Increasing evidence including a recent finding in a randomized trial suggest the advantage of combination therapy targeting multiple steps in the virus life cycle of SARS-CoV-2. Triple therapy consisting of Beteferon, lopinavir/ritonavir and ribavirin achieved significantly faster viral clearance and clinical improvement than monotherapy with lopinavir/ritonavir³³. The multi-system manifestations of COVID-19 infection are caused by the combination of virus-induced cell damage and immunopathologies with dysregulated inflammatory activity. The dysregulated cytokine storm, going hand in hand with a compromised circulatory system, leads to fulminant multi-organ dysfunction affecting lungs, heart, kidneys, nerves, muscles, gastrointestinal tract and brain³⁴. This study has demonstrated the possibility of multi-target inhibition on SARS-CoV-2 by Pylorid (FIG. 2C). This study shows that both the entry and post-entry steps of the SARS-CoV-2 replication cycle are targeted by RBC (FIGS. 2C and 2D). Helicase was selected as an illustrative example to demonstrate the in vitro interaction of RBC with a viral enzyme, that is, irreversibly disrupting enzyme function by the release of vital zinc(ii) and possibly forming a non-functional metallodrug-bound enzyme in SARS-CoV-2-infected cells (FIGS. 4A-4L and 5A-5B). Vero E6 cells were utilized for EC50 measurements; these do not express TMPRSS2, which is a major entry determinant of SARS-CoV-244. Apparently, higher inhibitory efficiency has been achieved by RBC in Calu-3 cells (TMPRSS2+) than that in Vero E6 cells (TMPRSS2-), indicating that RBC interferes with the TMPRSS2-primed virus entry (P<0.01, FIG. 2F) Given that key motifs such as zinc fingers in viral enzymes are highly conserved, Pylorid may serve as a broad-spectrum inhibitor against coronavirus¹⁶. The high selectivity index and approved safety of Pylorid highlight the potential of this drug to be rapidly adopted for the treatment of COVID-19 disease after further clinical validation.

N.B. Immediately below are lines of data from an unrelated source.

File: config.mk
export PLATFORM = sky130hd
export DESIGN_NAME = normalize_shifter
export DESIGN_NICKNAME = d
export VERILOG_FILES = /design/src/rtl/normalize_shifter.sv
export SDC_FILE = /design/constraint.sdc
export NUM_CORES = 1
export LEC_CHECK = 0
export CORE_AREA = 2 2 89 91
export CTS_CLUSTER_DIAMETER = 100
export DETAILED_ROUTE_END_ITERATION = 10
export DIE_AREA = 0 0 91 93
export PLACE_DENSITY_LB_ADDON = 0.15
export REMOVE_ABC_BUFFERS = 1
export SLEW_MARGIN = 20
export SYNTH_ARGS = -nofsm -noshare
export SYNTH_HDL_FRONTEND = slang
export SYNTH_SLANG_ARGS = --single-unit
File: constraint.sdc
create_clock -name clk -period 2 [get_ports clk]
set_input_delay 0.3 -clock clk [delete_from_list [all_inputs] [get_ports clk]]
set_output_delay 0.3 -clock clk [all_outputs]
set_load 0.02 [all_outputs]
File: src/rtl/normalize_shifter.sv
// Post-add normalizer: shifts a raw fraction one bit per cycle until the hidden bit
// leads, tracking the exponent with saturation at 255 and flush-to-zero at the bottom.
module normalize_shifter #(
    parameter int unsigned HIDDEN_BIT = 23
) (
    input  logic        clk,
    input  logic        rst_n,
    input  logic        in_valid,
    output logic        in_ready,
    input  logic [31:0] frac_in,
    input  logic [7:0]  exp_in,
    input  logic        s_in,
    output logic        out_valid,
    input  logic        out_ready,
    output logic [31:0] frac_out,
    output logic [7:0]  exp_out,
    output logic        s_out,
    output logic [5:0]  shift_cnt
);

    typedef enum logic [1:0] {StIdle, StShift, StDone} state_e;

    // Bits above the hidden bit; built as a mask so HIDDEN_BIT = 31 needs no empty slice.
    localparam logic [31:0] HighMask = ~((32'd2 << HIDDEN_BIT) - 32'd1);

    state_e      state_q, state_d;
    logic [31:0] frac_q, frac_d;
    logic [8:0]  exp_q, exp_d;
    logic        s_q, s_d;
    logic [5:0]  cnt_q, cnt_d;
    logic [8:0]  exp_inc;

    assign exp_inc = exp_q + 9'd1;

    always_comb begin
        state_d = state_q;
        frac_d  = frac_q;
        exp_d   = exp_q;
        s_d     = s_q;
        cnt_d   = cnt_q;
        unique case (state_q)
            StIdle: begin
                if (in_valid && in_ready) begin
                    frac_d  = frac_in;
                    exp_d   = {1'b0, exp_in};
                    s_d     = s_in;
                    cnt_d   = '0;
                    state_d = StShift;
                end
            end
            StShift: begin
                if (frac_q == 32'd0) begin
                    exp_d   = '0;
                    state_d = StDone;
                end else if ((frac_q & HighMask) != 32'd0) begin
                    frac_d = frac_q >> 1;
                    cnt_d  = cnt_q + 6'd1;
                    if (exp_inc >= 9'd255) begin
                        exp_d   = 9'd255;
                        state_d = StDone;
                    end else begin
                        exp_d = exp_inc;
                    end
                end else if (frac_q[HIDDEN_BIT]) begin
                    state_d = StDone;
                end else if (exp_q <= 9'd1) begin
                    // Leave frac denormal; the zero exponent makes the next stage flush it.
                    exp_d   = '0;
                    state_d = StDone;
                end else begin
                    frac_d = frac_q << 1;
                    exp_d  = exp_q - 9'd1;
                    cnt_d  = cnt_q + 6'd1;
                end
            end
            StDone: begin
                if (out_ready) begin
                    state_d = StIdle;
                end
            end
            default: state_d = StIdle;
        endcase
    end

    always_ff @(posedge clk) begin
        if (!rst_n) begin
            state_q <= StIdle;
            frac_q  <= '0;
            exp_q   <= '0;
            s_q     <= 1'b0;
            cnt_q   <= '0;
        end else begin
            state_q <= state_d;
            frac_q  <= frac_d;
            exp_q   <= exp_d;
            s_q     <= s_d;
            cnt_q   <= cnt_d;
        end
    end

    assign in_ready  = (state_q == StIdle) && rst_n;
    assign out_valid = (state_q == StDone);
    assign frac_out  = frac_q;
    assign exp_out   = exp_q[7:0];
    assign s_out     = s_q;
    assign shift_cnt = cnt_q;

endmodule
==> metrics, run 1 <==
status=finished, violations left; failing checks=setup timing; Slew Viols, Final=0; final period utilization=102%; Final Critical Period=approximately 2.0 ns; Placer Congestion=0.925; CTS Sinks=50; hold path start=s_out$_SDFFE_PN0P_; Worst EP required=2.19 ns; CTS Buf Count=5; WL/cell=between 15 and 20 µm; Lkg Pwr=between 0.0015 and 0.002 µW; largest family of logic cells by synthesized area=compound AO/OA/AOI/OAI gates; Synth Flop Type=dfxtp_1; hpwl dp=slightly above 8 mm; CP Class=reg -> reg; worst r2r src=exp_q[2]$_SDFFE_PN0P_; DRT Pass-1 Iters=8; Fmax=between 400 and 500 MHz; CP startpoint kind=flip-flop; Rel. slew slack=between 60% and 70%; row count=32; Layout area overhead=57.3%; mux cell area share after synthesis=under 10%; Die Span X=between 90 and 100 µm; P per Cell Area=~1100 nW/µm²; die area=8460 µm²; Synth Area in XOR/XNOR=1.35%; Top Ports=between 90 and 100; Avg Inst Size Synth=between 8 and 9 µm²; crit path DAT=around 2.2 ns; DR vias=3910; Non-Filler Instances=627; antenna-violating nets left=0; largest net degree at the start of global routing=31; Overall Global Routing Usage=between 20% and 30%; crit end category=flip-flop; H-tree Lvls=2; first-pass GRT wire length=18.2 mm; root buf cell=clkbuf_8; CP max FO=18; Clock Latency Late Sink=just over 0.3 ns; GRT overflow=0; Cell Area, Placed=about 4700 µm²; Post-Syn Area=approximately 3300 µm²; synthesized instance count=395; core outline area=7530 µm²; antenna violations before repair=0; CTS tree=done; placed insts=618; final hold vios=0; IR drop worst, VDD=0.000546 V; vias in the first global route=3686; worst reg2reg path endpoint=frac_out[4]$_SDFFE_PN0P_; Vias/cell=between 6 and 7; Synth Area in Adders=1.92%; min-delay worst type=reg -> reg; worst slew pin tran=0.471 ns; chip height=93 µm; Worst Skew=just under 0.01 ns; starting density of the core=a little over two fifths; DRC viols=0; post-synthesis sequential area ratio=slightly above 30%; simple-gate share of the synthesized area=approximately 22%; final wirelength=~12 mm; final setup TNS=-0.0482 ns; CTS Hold Bufs=0; number of antenna diodes=0; Max clock buf depth=2; Async S/R FF share, synth=0%; hold endpoint=s_out$_SDFFE_PN0P_; fin nets=approximately 570; RSZ-0062 raised after global routing=true; Synth cell types=between 60 and 70; final instance area=around 5100 µm²; Hold Crit Depth=2; R2R setup slack=-0.05 ns; PortBufs=93; Yosys reg bits=50; reg2reg path depth=6; fin worst setup slack=-0.0482 ns; Final setup viols=1; share of post-route cells with drive strength above 1=a little over a quarter; EDFF count, synth=0; Max-cap violations=0; Synth Warn #=0; compound-gate portion of the synthesized area=about a third; Filler cells=between 600 and 700; drt first-iter violations=415; Worst-path clk slew=between 0.1 and 0.15 ns
[flip-flops by register name (all words and copies together), names as in the netlist]
register	flops
frac_out	32
exp_q	9
shift_cnt	6
state_q	2
s_out	1
[logic make-up (layout without fill, tap and decap cells)]
group | after synthesis | in the layout
DFF | 50 | 50
adders and majority gates | 5 | 5
xor gates and xnor gates | 5 | 5
AOI/OAI and AO/OA | 148 | 148
buffers and inverters | 53 | 183
and+or+nand+nor | 127 | 127
muxes | 7 | 7
[worst max path at each step]
stage                                  from                         to  slack [ns]  cells after the start
CTS                   exp_q[2]$_SDFFE_PN0P_  frac_out[20]$_SDFFE_PN0P_       -0.02                      6
global route          exp_q[2]$_SDFFE_PN0P_   frac_out[4]$_SDFFE_PN0P_       -0.08                      6
finish                exp_q[2]$_SDFFE_PN0P_   frac_out[4]$_SDFFE_PN0P_       -0.05                      6
global placement                      rst_n  frac_out[23]$_SDFFE_PN0P_       -0.16                      7
floorplan           state_q[1]$_SDFFE_PN0P_    state_q[1]$_SDFFE_PN0P_       -0.51                      5
detailed placement                    rst_n  frac_out[24]$_SDFFE_PN0P_       -0.26                      8
[synthesized netlist by cell type (2+ instances only)]
master     number  share of area [%]
xor2_1          3               0.81
o211ai_1        3               0.69
nand2_2         2               0.38
o31ai_1        25                5.8
nand2b_1        2               0.38
o21ai_1         6               0.92
o21ai_0         5               0.77
nor4_4          3                2.0
and3_1          2               0.38
nor2b_1         5               0.96
xnor2_1         2               0.54
nand2_1        36                4.2
or3_1           8                1.5
a32oi_1         3               0.81
ha_1            5                1.9
clkbuf_1       29                3.3
buf_6           2               0.69
o22ai_1         2               0.38
a31oi_1         3               0.58
dfxtp_1        50                 31
o2111ai_1       2               0.54
buf_4           8                1.8
buf_2           8                1.2
a221oi_1        3               0.81
and4_1          2               0.54
a22oi_1         3               0.69
nand3_1        15                2.3
a21o_1          2               0.46
nand3b_1        2               0.46
nor2_1         11                1.3
nand4_1         6                1.2
a211oi_1       11                2.5
inv_1           5               0.58
a311oi_1        9                2.4
a222oi_1       22                6.8
nor3_1         13                2.0
mux2i_1         7                2.2
and2_1          5               0.96
a21oi_1        32                4.9
nor4_1          7                1.3
[through the flow]
stage	utilization (%)	hold slack [ns]	setup slack, ns	power [µW]
6_report	68.0	0.473	-0.0482	5520
3_5_place_dp	62.7	0.463	-0.258	4440
2_1_floorplan	-	0.409	-0.508	2880
3_3_place_gp	62.7	0.446	-0.165	4400
4_1_cts	64.6	0.476	-0.0156	5230
5_1_grt	68.0	0.502	-0.0817	5790
[where the power goes]
part	switching [µW]	internal [µW]	leakage, µW	total, µW
clock network	382	382	0.0000563	764
registers	239	1220	0.000414	1460
logic	1740	1570	0.00144	3300
total	2360	3170	0.00191	5520
[final cells by class]
type                            count  area (µm²)  share of cell area, %
Inverter                            5        18.8                  0.367
Multi-Input combinational cell    292        2240                   43.9
Clock buffer                        5        68.8                   1.35
Timing Repair Buffer              170        1600                   31.2
Clock inverter                      3        48.8                  0.954
Sequential cell                    50        1010                   19.7
Tap cell                          102         128                   2.50
[repair_timing]
action / 4_1_cts / 5_1_grt
cloned: 0 / 1
pin swaps: 0 / 16
resized for setup: 6 / 47
endpoints found under the setup margin: 8 / 45
setup buffers: 0 / 0
[worst max-delay path: stages, from the launching register on]
cell	delay, ns
dfxtp_2	0.33
or4_4	0.55
or3_4	0.38
o211a_4	0.17
buf_12	0.16
o31ai_2	0.25
a21oi_1	0.09
[routing by layer]
metal | share of wire (%) | vias to the layer above | GRT usage, %
li1 | - | 1804 | -
met1 | 43 | 1866 | 35.5
met2 | 47 | 221 | 42.2
met3 | 8.7 | 19 | 5.00
met4 | 1.3 | 0 | 5.05
met5 | 0 | - | 0
[placed cells by master, fill, tap and decap left out, drive strengths merged, types with 4 or more instances in the layout]
cell and count:
o211ai 4, and2 6, nor4 10, a222oi 22
or3 9, o21ai 12, ha 5, dfxtp 50
o31ai 25, inv 6, a211oi 11, nand4 6
a21oi 33, nor3 14, buf 76, mux2i 7
clkbuf 6, nand3 15, clkdlybuf4s50 91, a311oi 10
nor2 11, nand2 38, nor2b 5
No activity file was read; power rests on OpenSTA's default activity.
==> run 2, diff against run 1 <==
--- a/config.mk
+++ b/config.mk
@@ -5,11 +5,14 @@
 export SDC_FILE = /design/constraint.sdc
 export NUM_CORES = 1
 export LEC_CHECK = 0
-export CORE_AREA = 2 2 89 91
+export ABC_AREA = 1
+export CORE_AREA = 2 2 91 93
 export CTS_CLUSTER_DIAMETER = 100
 export DETAILED_ROUTE_END_ITERATION = 10
-export DIE_AREA = 0 0 91 93
+export DIE_AREA = 0 0 93 95
+export MAX_ROUTING_LAYER = met4
 export PLACE_DENSITY_LB_ADDON = 0.15
+export RECOVER_POWER = 100
 export REMOVE_ABC_BUFFERS = 1
 export SLEW_MARGIN = 20
 export SYNTH_ARGS = -nofsm -noshare
==> run 2 against run 1 <==
The flow now finishes without violations. Core utilization fell by 12 points. Sequential share of layout area rose by 2.7 points. First-iteration DRC count fell by 62%. Fmax rose by 9.9%. Worst hold slack got worse by 0.0055 ns. Final area fell by 13%. Highest routed layer unchanged. Clock skew rose by 0.0012 ns. Final cell count rose by 15%. Total power rose by 42%. Clock power fell by 25%. Critical path type is now in -> out. Sequential cell count did not move. Wire length fell by 21%.
==> metrics, run 2 <==
max reg flops=32; antenna violations before repair=0; leading cell type in the layout, fill and taps excluded=nand2_1; Synth Warn #=0; min-delay worst type=reg -> reg; Synth Flop Type=dfxtp_1; DRC viols=0; Max clock buf depth=2; CP max FO=2; Worst EP required=approximately 1.7 ns; crit path DAT=1.56 ns; Setup Slack @ Placement=-0.0690 ns; Vias/cell=about 5.0; EDFF count, synth=0; P per Cell Area=approximately 1800 nW/µm²; Layout area overhead=33.2%; Lkg Pwr=roughly 0.002 µW; Filler cells=roughly 810; Final setup viols=0; most frequent cell after synthesis=nand2_1; fin nets=around 670; core outline area=approximately 7900 µm²; Synth top area share=about 30%; Final Critical Period=1.86 ns; first-pass GRT wire length=about 16 mm; Die Span X=about 93 µm; CP startpoint kind=input port; multi-input logic area=between 1500 and 2000 µm²; root buf cell=clkbuf_8; Avg Inst Size Synth=around 6.4 µm²; CTS tree=done; worst slew pin tran=0.470 ns; chip height=~95 µm; final period utilization=between 90 and 100%; IR drop worst, VDD=~0.00064 V; Synth top cells by count=nand2_1, nor2_1, o21ai_0; Placer Congestion=about 0.91; vias in the first global route=around 3400; RSZ-0062 raised after global routing=false; final wirelength=9.37 mm; row count=33; post-synthesis sequential area ratio=between 20 and 30%; largest net degree at the start of global routing=just under 50; fin worst setup slack=roughly 0.14 ns; Max-cap violations=0; GRT overflow=0; Power Total=roughly 7800 µW; area leader, netlist=dfxtp_1; most frequent cells in the layout=nand2_1, nor2_1, o21ai_0; Overall Global Routing Usage=22.3%; crit end category=primary output; Synth cell types=35; Worst Skew=approximately 0.011 ns; Top Ports=94; Slew Viols, Final=0; Rel. slew slack=68.7%; hpwl dp=~7 mm; synthesized instance count=527; die area=8840 µm²; CTS Buf Count=5; Yosys reg bits=50; Post-Syn Area=between 3000 and 4000 µm²; synth top area cells=dfxtp_1, nand2_1, o21ai_0; status=finished, final reports clean; Fmax=537 MHz; final hold vios=0; antenna-violating nets left=0; Post-CTS Setup Bufs=0; starting density of the core=between 40% and 50%; WL/cell=approximately 13 µm; PortBufs=93; Sequential Area=roughly 1000 µm²; H-tree Lvls=2; CTS Sinks=50; CP Class=in -> out; drt first-iter violations=about 160; number of antenna diodes=0; Clock Latency Late Sink=~0.3 ns; share of post-route cells with drive strength above 1=10.5%; DRT Pass-1 Iters=4; DR vias=3605; Worst-path clk slew=~0.10 ns; Async S/R FF share, synth=0%
-- run 2: cell types whose count changed after synthesis, sizes merged, moves of 20 or more --
cell and delta:
a222oi -22, clkbuf -20, inv +51, nand2 +79, nor2 +67, o21ai +57, o31ai -25
-- run 2: final cells by class --
| cell class | instances | share of cell area (%) |
|---|---|---|
| multi-input combinational | 387 | 43.0 |
| timing repair buffer | 116 | 25.1 |
| sequential | 50 | 22.5 |
| inverter | 57 | 4.79 |
| tap | 105 | 2.94 |
| clock buffer | 7 | 1.71 |
-- run 2: through the flow --
step | cell area [µm²] | cells | util [%] | hold slack, ns | TNS [ns]
finish | 4470 | 722 | 56.3 | 0.467 | 0
global route | 4470 | 722 | 56.3 | 0.498 | 0
floorplan | 3130 | 494 | - | 0.410 | -4.38
detailed placement | 4390 | 715 | 55.4 | 0.465 | -0.578
global placement | 4390 | 715 | 55.4 | 0.458 | -0.217
CTS | 4470 | 722 | 56.3 | 0.476 | 0
-- run 2: worst paths after layout --
kind / startpoint / end / slack [ns] / depth (start not counted)
max: rst_n / in_ready / 0.14 / 4
min: s_out$_SDFFE_PN0P_ / s_out$_SDFFE_PN0P_ / 0.47 / 2
max reg2reg: frac_out[31]$_SDFFE_PN0P_ / exp_q[2]$_SDFFE_PN0P_ / 0.15 / 10
min reg2reg: s_out$_SDFFE_PN0P_ / s_out$_SDFFE_PN0P_ / 0.47 / 2
-- run 2: per-layer routing --
metal,track usage [%],up-vias,part of all wire (%)
li1,-,1885,-
met1,27.7,1627,45
met2,37.7,81,49
met3,2.87,12,4.0
met4,7.11,0,1.8
met5,-,-,0
-- run 2: report_power, final --
part	total, µW	switching, µW	internal, µW	leakage, µW
Combinational	5380	3320	2060	0.00154
Clock	575	333	242	0.0000383
Sequential	1860	424	1440	0.000413
-- run 2: cell families after synthesis --
family | Yosys count | synth area share [%]
fa+ha+maj | 5 | 1.87
simple gates | 260 | 35.8
flops | 50 | 29.9
compound gates | 114 | 17.3
buf+inv | 90 | 13.1
xor+xnor | 8 | 2.09
-- run 2: timing repair --
| action | in CTS | in global routing |
|---|---|---|
| endpoints found under the setup margin | 1 | 27 |
| hold buffers | 0 | 0 |
| gates resized for setup | 1 | 6 |
-- run 2: worst max-delay path, stage by stage --
cell,delay (ns)
dlygate4sd3_1,0.63
inv_1,0.11
nor2_1,0.17
dlygate4sd2_1,0.36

Oral Administration of Bismuth Drugs in Combination with Thiol-Containing Drugs for Broad-Spectrum Anti-Coronavirus Therapy

RBC and other related bismuth drug(s), e.g., colloidal bismuth subcitrate (CBS) and bismuth salicylate (BSS), are orally administered anti-ulcer drugs that precipitates in gastric juice (pH 1-3) to form a protective coating on the ulcer craters and prevents the erosion by gastric secretion⁽⁸⁾. This may lead to reduced systemic absorption and concentration in the lungs which is the primary site of coronavirus (CoV) infections. Additional studies were conducted to stabilize bismuth drugs acidic conditions so that the uptake of bismuth and their anti-SAR-CoV-2 efficacy could be maintained or enhanced. Studies sought to evaluate whether thiol-containing small molecules may prevent hydrolyzation of bismuth drugs under acidic conditions and improve the systemic absorption of bismuth drugs and consequently, efficacy.

Three thiol-containing drugs (N-acetyl cysteine (NAC)), CPL and PCM), were selected to demonstrate the effect of thiol-containing compounds on the efficacy of bismuth drugs. Initial studies validated whether NAC could stabilize bismuth(III) drug, i.e., CBS, in simulated gastric fluid (pH 1.2), Dulbecco's phosphate buffer saline (PBS, pH 7.4) and sodium bicarbonate buffer (pH 9.2). The combinatorial use of CBS with different molar equivalents of (mol eq.) NAC was denoted as CBS+nNAC hereafter. As shown in FIG. 6A, CBS precipitated immediately at pH 1.2 with less than 10% bismuth found in the supernatant after 1 hour. In contrast, NAC prevented the precipitation of CBS in a dose-dependent fashion, with approximately 100% bismuth remaining in the supernatant in the presence of either 3 or 10 mol eq. NAC. In addition, NAC could similarly prevent hydrolysis of CBS even at pH 9.2. Moreover, NAC stabilized other bismuth drugs, including RBC, bismuth salicylate (BSS), and bismuth subgallate (BSG), at low pH, and a series of other thiol-containing drugs, including glutathione (GSH), penicillamine (PCM), captopril (CPL), and thiosalicylic acid (TSA), and could also prevent hydrolysis of CBS under acidic conditions (data not shown).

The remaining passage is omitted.